Blair’s landslide election win in 1997 at the very least contributed to a change in the mood music about the UK’s relationship with the EU. The glitzy launch of the 1998 UK Presidency of the EU at Waterloo station captured the zeitgeist. In March of that year Blair became the first UK Prime Minister to address the French National Assembly, and he did so in French rather than English. The Labour government quickly signed up to the EU’s ‘Social Chapter’, something the previous Tory government had been vehemently opposed to. 

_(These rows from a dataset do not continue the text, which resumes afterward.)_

<file path="src/rtl/hazard_pkg.sv">
// hazard_pkg
//   Shared types and constants for the pipeline hazard controller.
//   - state_e : controller FSM states (RUN, LOAD_STALL, MD_BUSY)
//   - FWD_*   : execute-stage operand forward-select encodings
package hazard_pkg;

  typedef enum logic [1:0] {
    RUN        = 2'd0,
    LOAD_STALL = 2'd1,
    MD_BUSY    = 2'd2
  } state_e;

  localparam logic [1:0] FWD_REG = 2'b00;  // register file value
  localparam logic [1:0] FWD_W   = 2'b01;  // ResultW
  localparam logic [1:0] FWD_M   = 2'b10;  // ALUResultM

endpackage

</file>
<file path="src/rtl/hazard_fwd.sv">
// hazard_fwd
//   Combinational forward select for one execute-stage source operand.
//   The memory stage wins over writeback because it holds the younger value.
//   A load in M has no ALU result yet, so it is never a forwarding source.
// Ports:
//   rs_e_i        execute-stage source register
//   rd_m_i        memory-stage destination
//   rd_w_i        writeback-stage destination
//   reg_write_m_i memory-stage write enable
//   reg_write_w_i writeback-stage write enable
//   mem_read_m_i  memory-stage instruction is a load
//   fwd_o         operand select (FWD_REG / FWD_W / FWD_M)
module hazard_fwd
  import hazard_pkg::*;
#(
  parameter int ADDR_W = 5
) (
  input  logic [ADDR_W-1:0] rs_e_i,
  input  logic [ADDR_W-1:0] rd_m_i,
  input  logic [ADDR_W-1:0] rd_w_i,
  input  logic              reg_write_m_i,
  input  logic              reg_write_w_i,
  input  logic              mem_read_m_i,
  output logic [1:0]        fwd_o
);

  logic hit_m;
  logic hit_w;

  // x0 is hard-wired to zero, so a write to it must never be forwarded.
  assign hit_m = reg_write_m_i && (rd_m_i != '0) && (rd_m_i == rs_e_i) && !mem_read_m_i;
  assign hit_w = reg_write_w_i && (rd_w_i != '0) && (rd_w_i == rs_e_i);

  assign fwd_o = hit_m ? FWD_M : (hit_w ? FWD_W : FWD_REG);

endmodule

</file>
<file path="src/rtl/hazard_ctrl.sv">
// hazard_ctrl
//   Sequential hazard controller for the 5-stage RV32I pipeline.
//   Drives every stage register's stall/flush and the execute-stage
//   forwarding muxes. Handles multi-cycle load-use stalls, a mul/div busy
//   handshake, data-memory wait freezing and branch flushes, and keeps a
//   saturating count of stalled fetch cycles.
// Ports:
//   clk, rst                        clock, async active-high reset
//   Rs1D, Rs2D                      decode-stage sources
//   Rs1E, Rs2E, RdE                 execute-stage sources / destination
//   RdM, RdW, RegWriteM, RegWriteW  later-stage destinations and enables
//   MemReadE, MemReadM, MemWriteM   load/store flags
//   mem_ready                       data memory ready (low freezes on M access)
//   md_startE, md_done              mul/div handshake
//   flush_branch                    mispredict resolved in E
//   ForwardAE, ForwardBE            operand forward selects
//   StallF/D/E/M, FlushD/E/M/W      stage register hold / bubble controls
//   stall_cycles                    saturating count of StallF cycles
// All stall/flush/forward outputs are combinational (same-cycle response).
module hazard_ctrl
  import hazard_pkg::*;
#(
  parameter int ADDR_W   = 5,
  parameter int LOAD_LAT = 1,
  parameter int CNT_W    = 32
) (
  input  logic              clk,
  input  logic              rst,
  input  logic [ADDR_W-1:0] Rs1D,
  input  logic [ADDR_W-1:0] Rs2D,
  input  logic [ADDR_W-1:0] Rs1E,
  input  logic [ADDR_W-1:0] Rs2E,
  input  logic [ADDR_W-1:0] RdE,
  input  logic [ADDR_W-1:0] RdM,
  input  logic [ADDR_W-1:0] RdW,
  input  logic              RegWriteM,
  input  logic              RegWriteW,
  input  logic              MemReadE,
  input  logic              MemReadM,
  input  logic              MemWriteM,
  input  logic              mem_ready,
  input  logic              md_startE,
  input  logic              md_done,
  input  logic              flush_branch,
  output logic [1:0]        ForwardAE,
  output logic [1:0]        ForwardBE,
  output logic              StallF,
  output logic              StallD,
  output logic              StallE,
  output logic              StallM,
  output logic              FlushD,
  output logic              FlushE,
  output logic              FlushM,
  output logic              FlushW,
  output logic [CNT_W-1:0]  stall_cycles
);

  localparam int LU_W = $clog2(LOAD_LAT + 1);

  state_e            state_q, state_d;
  logic [LU_W-1:0]   lu_cnt_q, lu_cnt_d;
  logic [CNT_W-1:0]  stall_cycles_q, stall_cycles_d;
  logic [1:0]        fwd_a, fwd_b;
  logic              freeze;
  logic              load_use;

  hazard_fwd #(.ADDR_W(ADDR_W)) u_fwd_a (
    .rs_e_i        (Rs1E),
    .rd_m_i        (RdM),
    .rd_w_i        (RdW),
    .reg_write_m_i (RegWriteM),
    .reg_write_w_i (RegWriteW),
    .mem_read_m_i  (MemReadM),
    .fwd_o         (fwd_a)
  );

  hazard_fwd #(.ADDR_W(ADDR_W)) u_fwd_b (
    .rs_e_i        (Rs2E),
    .rd_m_i        (RdM),
    .rd_w_i        (RdW),
    .reg_write_m_i (RegWriteM),
    .reg_write_w_i (RegWriteW),
    .mem_read_m_i  (MemReadM),
    .fwd_o         (fwd_b)
  );

  // Outputs are forced idle while reset is held, so a reset mid-stall
  // releases the pipeline in the same cycle.
  assign ForwardAE = rst ? FWD_REG : fwd_a;
  assign ForwardBE = rst ? FWD_REG : fwd_b;

  assign freeze   = !mem_ready && (MemReadM || MemWriteM);
  assign load_use = MemReadE && (RdE != '0) && ((RdE == Rs1D) || (RdE == Rs2D));

  assign stall_cycles = stall_cycles_q;

  // Priority encoder: rst > freeze > flush_branch > MD_BUSY > load-use.
  always_comb begin
    // NOTE: every variable written here gets a default first, so no path
    // leaves one unassigned and no latch is inferred.
    state_d  = state_q;
    lu_cnt_d = lu_cnt_q;
    StallF   = 1'b0;
    StallD   = 1'b0;
    StallE   = 1'b0;
    StallM   = 1'b0;
    FlushD   = 1'b0;
    FlushE   = 1'b0;
    FlushM   = 1'b0;
    FlushW   = 1'b0;

    if (rst) begin
      // defaults already describe the idle reset response
    end else if (freeze) begin
      // Whole front of the pipe waits on memory; W drains as a bubble.
      // State and lu_cnt hold, so a frozen cycle never counts toward a stall.
      StallF = 1'b1;
      StallD = 1'b1;
      StallE = 1'b1;
      StallM = 1'b1;
      FlushW = 1'b1;
    end else if (flush_branch) begin
      // Squashes the wrong-path D/E instructions, including a stalled consumer.
      FlushD   = 1'b1;
      FlushE   = 1'b1;
      state_d  = RUN;
      lu_cnt_d = '0;
    end else begin
      case (state_q)
        MD_BUSY: begin
          if (!md_done) begin
            StallF = 1'b1;
            StallD = 1'b1;
            StallE = 1'b1;
            FlushM = 1'b1;
          end else begin
            state_d = RUN;
          end
        end
        LOAD_STALL: begin
          StallF   = 1'b1;
          StallD   = 1'b1;
          FlushE   = 1'b1;
          lu_cnt_d = lu_cnt_q - LU_W'(1);
          if (lu_cnt_q == LU_W'(1)) state_d = RUN;
        end
        default: begin  // RUN
          if (md_startE && !md_done) begin
            StallF  = 1'b1;
            StallD  = 1'b1;
            StallE  = 1'b1;
            FlushM  = 1'b1;
            state_d = MD_BUSY;
          end else if (load_use) begin
            // The first stall cycle is spent here in RUN; LOAD_STALL covers the rest.
            StallF = 1'b1;
            StallD = 1'b1;
            FlushE = 1'b1;
            if (LOAD_LAT > 1) begin
              state_d  = LOAD_STALL;
              lu_cnt_d = LU_W'(LOAD_LAT - 1);
            end
          end
        end
      endcase
    end

    stall_cycles_d = (StallF && (stall_cycles_q != '1)) ? stall_cycles_q + CNT_W'(1)
                                                        : stall_cycles_q;
  end

  always_ff @(posedge clk or posedge rst) begin
    if (rst) begin
      state_q        <= RUN;
      lu_cnt_q       <= '0;
      stall_cycles_q <= '0;
    end else begin
      // NOTE: sequential state uses non-blocking assignments so every
      // register samples its pre-edge value regardless of statement order.
      state_q        <= state_d;
      lu_cnt_q       <= lu_cnt_d;
      stall_cycles_q <= stall_cycles_d;
    end
  end

  // The md op occupies E while busy, so a branch resolving in E is impossible.
  a_no_branch_in_md_busy: assert property (
    @(posedge clk) disable iff (rst) !(state_q == MD_BUSY && flush_branch)
  );

endmodule

</file>
<file path="config.mk">
export PLATFORM = sky130hd
export DESIGN_NAME = hazard_ctrl
export DESIGN_NICKNAME = d
export VERILOG_FILES = /design/src/rtl/hazard_pkg.sv /design/src/rtl/hazard_fwd.sv /design/src/rtl/hazard_ctrl.sv
export SDC_FILE = /design/constraint.sdc
export NUM_CORES = 1
export LEC_CHECK = 0
export CELL_PAD_IN_SITES_DETAIL_PLACEMENT = 1
export CELL_PAD_IN_SITES_GLOBAL_PLACEMENT = 1
export CORE_MARGIN = 10
export CORE_UTILIZATION = 35
export CTS_BUF_LIST = sky130_fd_sc_hd__clkbuf_4
export DETAILED_ROUTE_END_ITERATION = 10
export GPL_ROUTABILITY_DRIVEN = 0
export PLACE_DENSITY = 0.95
export SETUP_SLACK_MARGIN = 0.15
export SLEW_MARGIN = 20
export SYNTH_ARGS = -nofsm -noshare
export SYNTH_HDL_FRONTEND = slang
export SYNTH_SLANG_ARGS = --single-unit
</file>
<file path="constraint.sdc">
create_clock -name clk -period 6.1 [get_ports clk]
set_input_delay 1.22 -clock clk [delete_from_list [all_inputs] [get_ports clk]]
set_output_delay 1.22 -clock clk [all_outputs]
set_load 0.01 [all_outputs]
</file>
---- Word level (Yosys, flattened, before mapping) ----
Index checks and enable logic that the tools add are counted.
storage, ports and cells
  register bits after elaboration ......... 35
  word-level logic and storage cells ...... 80
  output and inout bits ................... 44
  input bits .............................. 46
cells by class
  eq/ne operators ......................... 11
  reductions and logical operators ........ 25
  $add $sub $neg .......................... 2
  bitwise gates (word level) .............. 2
  muxes and demuxes ....................... 37
operators with widths
  cell                   number
  $add 32x1->32 const B  1
  $ne 32x32->1 const B   1
  $eq 5x5->1             6
  $mux 1                 25
  $mux 2                 8
  $reduce_bool 5->1      3
  $logic_and 1x1->1      13
  $ne 3x3->1 const B     2
  $pmux 1 s2             3
  $reduce_and 5->1       1
  $pmux 2 s2             1
  $reduce_bool 4->1      1
  $logic_not 1->1        3
  $reduce_and 3->1       1
  $eq 2x1->1 const B     1
  $eq 2x2->1 const B     1
  $logic_or 1x1->1       2
  $not 1->1              2
  $reduce_bool 2->1      1
  $sub 1x1->1 const B    1

---- Logic depth before layout (Yosys ltp) ----
Gate-level depths: netlist (run 1).
  depth after elaboration ................. 10
  depth in mapped cells ................... 8
  mapped depth without buffers ............ 6

---- By module ----
From an unflattened synthesis (run 1), not the netlist that was laid out.
unflattened totals
  cells, all modules ...................... 230
  area total of the unflattened synthesis .. 2,219.6 um2
by module, submodules not included
  module       sequential area each (um2)  area an instance (um2)  cells each  instances
  hazard_ctrl  825.8                       1,881.8                 186         1
  hazard_fwd   0.0                         168.9                   22          2

---- Worst setup path after synthesis (run 1) ----
No wires, ideal clock.
  kind .................................... input to output
  from .................................... in rst
  to ...................................... out ForwardAE[0]
  cell stages on the path ................. 5
  required time ........................... 4.880 ns
  slack ................................... 1.910 ns
  buffers on the path ..................... 1
  arrival time ............................ 2.970 ns
  path through ............................ clkbuf_1 inv_1 o311a_1 nand4_1 nor4b_1
between the ends
  word-level cells in the longest chain between the ends .. 1
ends and longest elaborated chain
  item             RTL line           RTL
  start, declared  hazard_ctrl.sv:28  input logic rst,
  $mux 2           hazard_ctrl.sv:89  assign ForwardAE = rst ? FWD_REG : fwd_a;
  end, declared    hazard_ctrl.sv:45  output logic [1:0] ForwardAE,
No other way between the ends.

---- Worst setup path in the final report (run 1) ----
  from .................................... in RdM[0]
  to ...................................... out ForwardBE[0]
between the ends
  word-level cells in the longest chain between the ends .. 6
  elaborated cells on any way between the ends .. 7
  those cells by class .................... eq/ne (1); mux (2); reduce/logical (4)
ends and longest elaborated chain
  item                               RTL line           RTL
  start, declared                    hazard_ctrl.sv:34  input logic [ADDR_W-1:0] RdM,
  $reduce_bool 5->1                  hazard_fwd.sv:31   assign hit_m = reg_write_m_i && (rd_m_i != '0) && (rd_m_i == rs_e_i) && !mem_read_m_i;
  $logic_and 1x1->1                  hazard_fwd.sv:31
  $logic_and 1x1->1 * (2 in series)  hazard_fwd.sv:31
  $mux 2 *                           hazard_fwd.sv:34   assign fwd_o = hit_m ? FWD_M : (hit_w ? FWD_W : FWD_REG);
  $mux 2 *                           hazard_ctrl.sv:90  assign ForwardBE = rst ? FWD_REG : fwd_b;
  end, declared                      hazard_ctrl.sv:46  output logic [1:0] ForwardBE,
Every way passes the cells marked *; elsewhere a longest branch is shown, timed or not.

Elsewhere the UK played a key role in supporting EU Enlargement to Central and Eastern Europe. The St. Malo agreement, signed by the UK and France on 4 December 1998, argued for enhanced EU-level security cooperation and that the Union ‘must have the capacity for autonomous action, backed up by credible military forces, the means to decide to use them and a readiness to do so, in order to respond to international crises’. Some months later Blair was by far the most hawkish EU leader in prosecuting the Kosovo war against Slobodan Milosevic. In retrospect that now appears as the high watermark of Labour’s leadership and influence in Europe. 

Prime Minister Blair’s decision in late 2002 to back the US-led intervention in Iraq was fiercely opposed by France and Germany and all but put an end to any idea of a leading role for the UK in the European Union. One of the great counter-factuals of this period lies in asking what if Blair had thrown in his lot with Jacques Chirac and Gerhard Schröder, rather than George W. Bush? Would the unity of the EU’s ‘big three’ have carried over into discussions about the EU’s constitutional order and the future direction of the integration process? Would the UK have been able – finally – to shed its reputation as the EU’s ‘awkward partner’ and move decisively from the margins to the centre of the European integration process?

The dispute about Iraq, however, was far from being the only setback in the UK-EU relationship. Instead of seeking to change the narrative of the UK as ‘the awkward partner’ in Europe, Blair often fell back on Conservative positions whilst espousing the rhetoric of ‘Third Way’ progressivism. Well before Theresa May and Nick Timothy dreamed up the UK’s ‘red lines’ on Brexit, Tony Blair and Gordon Brown turned up at European Council summits with entrenched ‘red lines’, often accompanied by hysterical media brinkmanship. Brown needlessly antagonised EU colleagues by missing important EU Council meetings and refused to countenance UK entry into the EU’s Single Currency: his ‘Five Tests’ for Euro entry constituted an insuperable obstacle to UK membership. Recent echoes of this approach can be gleaned in Labour’s ‘six tests’ against which Theresa May’s Brexit deal would be judged. 

I argue that Blair and Brown’s understanding of domestic UK politics decisively framed how they thought about the EU while in office. New Labour’s approach to European integration may have been somewhat more pragmatic than that of Tory administrations but, in the end, potential UK leadership in the EU was subordinated to the domestic imperative of securing and maintaining power.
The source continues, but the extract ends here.